►

==> config.mk <==
export PLATFORM = sky130hd
export DESIGN_NAME = wdog_prewarn
export DESIGN_NICKNAME = d
export VERILOG_FILES = /design/src/rtl/wdog_pkg.sv /design/src/rtl/wdog_prescaler.sv /design/src/rtl/wdog_counter.sv /design/src/rtl/wdog_ctrl.sv /design/src/rtl/wdog_prewarn.sv
export SDC_FILE = /design/constraint.sdc
export NUM_CORES = 1
export LEC_CHECK = 0
export BUFFER_PORTS_ARGS = -buffer_cell sky130_fd_sc_hd__buf_4
export CORE_MARGIN = 2
export CORE_UTILIZATION = 55
export CTS_CLUSTER_DIAMETER = 200
export DETAILED_ROUTE_END_ITERATION = 8
export PLACE_DENSITY = 0.79
export SYNTH_ARGS = -nofsm -noshare
export SYNTH_HDL_FRONTEND = slang
export SYNTH_HIERARCHICAL = 1
export SYNTH_SLANG_ARGS = --single-unit
==> constraint.sdc <==
create_clock -name clk -period 1.5 [get_ports clk]
set_clock_uncertainty 0.05 [all_clocks]
set_input_delay 0.15 -clock clk [delete_from_list [all_inputs] [get_ports clk]]
set_output_delay 0.15 -clock clk [all_outputs]
set_load 0.02 [all_outputs]
==> src/rtl/wdog_pkg.sv <==
package wdog_pkg;
  typedef enum logic [1:0] {
    ST_RUN   = 2'd0,
    ST_WARN  = 2'd1,
    ST_PULSE = 2'd2,
    ST_LOCK  = 2'd3
  } wd_state_t;
endpackage

==> src/rtl/wdog_prescaler.sv <==
module wdog_prescaler #(
  parameter int LO_LOG2 = 8,
  parameter int HI_LOG2 = 14
) (
  input  logic clk,
  input  logic rst_n,
  input  logic sel_i,
  output logic tick_o
);
  logic [HI_LOG2-1:0] pre_q, pre_d;

  always_comb begin
    pre_d = pre_q + 1'b1;
  end

  always_ff @(posedge clk or negedge rst_n) begin
    if (!rst_n) pre_q <= '0;
    else        pre_q <= pre_d;
  end

  // A tick marks the last cycle of each prescaler period.
  assign tick_o = sel_i ? (&pre_q) : (&pre_q[LO_LOG2-1:0]);
endmodule
`config.mk`:
```
export PLATFORM = sky130hd
export DESIGN_NAME = dma_cpl_rdport
export DESIGN_NICKNAME = d
export VERILOG_FILES = /design/src/rtl/dma_cpl_pkg.sv /design/src/rtl/dma_cpl_ctrl.sv /design/src/rtl/dma_cpl_data.sv /design/src/rtl/dma_cpl_rdport.sv
export SDC_FILE = /design/constraint.sdc
export NUM_CORES = 1
export LEC_CHECK = 0
export ABC_AREA = 1
export ABC_CLOCK_PERIOD_IN_PS = 10180
export BUFFER_PORTS_ARGS = -buffer_cell sky130_fd_sc_hd__clkbuf_2
export CORE_MARGIN = 4
export CORE_UTILIZATION = 60
export CTS_CLUSTER_DIAMETER = 80
export DETAILED_ROUTE_END_ITERATION = 10
export GPL_TIMING_DRIVEN = 1
export HOLD_SLACK_MARGIN = 0.12
export PLACE_DENSITY = 0.79
export SYNTH_ARGS = -nofsm -noshare
export SYNTH_HDL_FRONTEND = slang
export SYNTH_SLANG_ARGS = --single-unit
```
`constraint.sdc`:
```
create_clock -name clk -period 10.18 [get_ports clk]
set_input_delay 1.018 -clock clk [delete_from_list [all_inputs] [get_ports clk]]
set_output_delay 1.018 -clock clk [all_outputs]
set_load 0.005 [all_outputs]
```
## config.mk

```make
export PLATFORM = sky130hd
export DESIGN_NAME = aperture_xlate
export DESIGN_NICKNAME = d
export VERILOG_FILES = /design/src/rtl/apx_pkg.sv /design/src/rtl/apx_regs.sv /design/src/rtl/apx_tlb.sv /design/src/rtl/aperture_xlate.sv
export SDC_FILE = /design/constraint.sdc
export NUM_CORES = 1
export LEC_CHECK = 0
export BUFFER_PORTS_ARGS = -buffer_cell sky130_fd_sc_hd__buf_2
export CELL_PAD_IN_SITES_DETAIL_PLACEMENT = 1
export CELL_PAD_IN_SITES_GLOBAL_PLACEMENT = 1
export CORE_MARGIN = 1
export CORE_UTILIZATION = 44
export CTS_CLUSTER_DIAMETER = 30
export DETAILED_ROUTE_END_ITERATION = 8
export GPL_ROUTABILITY_DRIVEN = 0
export GPL_TIMING_DRIVEN = 0
export PLACE_DENSITY_LB_ADDON = 0.1
export SYNTH_ARGS = -nofsm -noshare
export SYNTH_HDL_FRONTEND = slang
export SYNTH_SLANG_ARGS = --single-unit
```

## constraint.sdc

```tcl
create_clock -name clk -period 2.6 [get_ports clk]
set_input_delay 0.13 -clock clk [delete_from_list [all_inputs] [get_ports clk]]
set_output_delay 0.13 -clock clk [all_outputs]
set_load 0.01 [all_outputs]
```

◄

Aim of the task
Copy out the records once more. Match them exactly.

Solved problem
==> config.mk <==
export PLATFORM = sky130hd
export DESIGN_NAME = wdog_prewarn
export DESIGN_NICKNAME = d
export VERILOG_FILES = /design/src/rtl/wdog_pkg.sv /design/src/rtl/wdog_prescaler.sv /design/src/rtl/wdog_counter.sv /design/src/rtl/wdog_ctrl.sv /design/src/rtl/wdog_prewarn.sv
export SDC_FILE = /design/constraint.sdc
export NUM_CORES = 1
export LEC_CHECK = 0
export BUFFER_PORTS_ARGS = -buffer_cell sky130_fd_sc_hd__buf_4
export CORE_MARGIN = 2
export CORE_UTILIZATION = 55
export CTS_CLUSTER_DIAMETER = 200
export DETAILED_ROUTE_END_ITERATION = 8
export PLACE_DENSITY = 0.79
export SYNTH_ARGS = -nofsm -noshare
export SYNTH_HDL_FRONTEND = slang
export SYNTH_HIERARCHICAL = 1
export SYNTH_SLANG_ARGS = --single-unit
==> constraint.sdc <==
create_clock -name clk -period 1.5 [get_ports clk]
set_clock_uncertainty 0.05 [all_clocks]
set_input_delay 0.15 -clock clk [delete_from_list [all_inputs] [get_ports clk]]
set_output_delay 0.15 -clock clk [all_outputs]
set_load 0.02 [all_outputs]
==> src/rtl/wdog_pkg.sv <==
package wdog_pkg;
  typedef enum logic [1:0] {
    ST_RUN   = 2'd0,
    ST_WARN  = 2'd1,
    ST_PULSE = 2'd2,
    ST_LOCK  = 2'd3
  } wd_state_t;
endpackage

==> src/rtl/wdog_prescaler.sv <==
module wdog_prescaler #(
  parameter int LO_LOG2 = 8,
  parameter int HI_LOG2 = 14
) (
  input  logic clk,
  input  logic rst_n,
  input  logic sel_i,
  output logic tick_o
);
  logic [HI_LOG2-1:0] pre_q, pre_d;

  always_comb begin
    pre_d = pre_q + 1'b1;
  end

  always_ff @(posedge clk or negedge rst_n) begin
    if (!rst_n) pre_q <= '0;
    else        pre_q <= pre_d;
  end

  // A tick marks the last cycle of each prescaler period.
  assign tick_o = sel_i ? (&pre_q) : (&pre_q[LO_LOG2-1:0]);
endmodule
`config.mk`:
```
export PLATFORM = sky130hd
export DESIGN_NAME = dma_cpl_rdport
export DESIGN_NICKNAME = d
export VERILOG_FILES = /design/src/rtl/dma_cpl_pkg.sv /design/src/rtl/dma_cpl_ctrl.sv /design/src/rtl/dma_cpl_data.sv /design/src/rtl/dma_cpl_rdport.sv
export SDC_FILE = /design/constraint.sdc
export NUM_CORES = 1
export LEC_CHECK = 0
export ABC_AREA = 1
export ABC_CLOCK_PERIOD_IN_PS = 10180
export BUFFER_PORTS_ARGS = -buffer_cell sky130_fd_sc_hd__clkbuf_2
export CORE_MARGIN = 4
export CORE_UTILIZATION = 60
export CTS_CLUSTER_DIAMETER = 80
export DETAILED_ROUTE_END_ITERATION = 10
export GPL_TIMING_DRIVEN = 1
export HOLD_SLACK_MARGIN = 0.12
export PLACE_DENSITY = 0.79
export SYNTH_ARGS = -nofsm -noshare
export SYNTH_HDL_FRONTEND = slang
export SYNTH_SLANG_ARGS = --single-unit
```
`constraint.sdc`:
```
create_clock -name clk -period 10.18 [get_ports clk]
set_input_delay 1.018 -clock clk [delete_from_list [all_inputs] [get_ports clk]]
set_output_delay 1.018 -clock clk [all_outputs]
set_load 0.005 [all_outputs]
```
## config.mk

```make
export PLATFORM = sky130hd
export DESIGN_NAME = aperture_xlate
export DESIGN_NICKNAME = d
export VERILOG_FILES = /design/src/rtl/apx_pkg.sv /design/src/rtl/apx_regs.sv /design/src/rtl/apx_tlb.sv /design/src/rtl/aperture_xlate.sv
export SDC_FILE = /design/constraint.sdc
export NUM_CORES = 1
export LEC_CHECK = 0
export BUFFER_PORTS_ARGS = -buffer_cell sky130_fd_sc_hd__buf_2
export CELL_PAD_IN_SITES_DETAIL_PLACEMENT = 1
export CELL_PAD_IN_SITES_GLOBAL_PLACEMENT = 1
export CORE_MARGIN = 1
export CORE_UTILIZATION = 44
export CTS_CLUSTER_DIAMETER = 30
export DETAILED_ROUTE_END_ITERATION = 8
export GPL_ROUTABILITY_DRIVEN = 0
export GPL_TIMING_DRIVEN = 0
export PLACE_DENSITY_LB_ADDON = 0.1
export SYNTH_ARGS = -nofsm -noshare
export SYNTH_HDL_FRONTEND = slang
export SYNTH_SLANG_ARGS = --single-unit
```

## constraint.sdc

```tcl
create_clock -name clk -period 2.6 [get_ports clk]
set_input_delay 0.13 -clock clk [delete_from_list [all_inputs] [get_ports clk]]
set_output_delay 0.13 -clock clk [all_outputs]
set_load 0.01 [all_outputs]
```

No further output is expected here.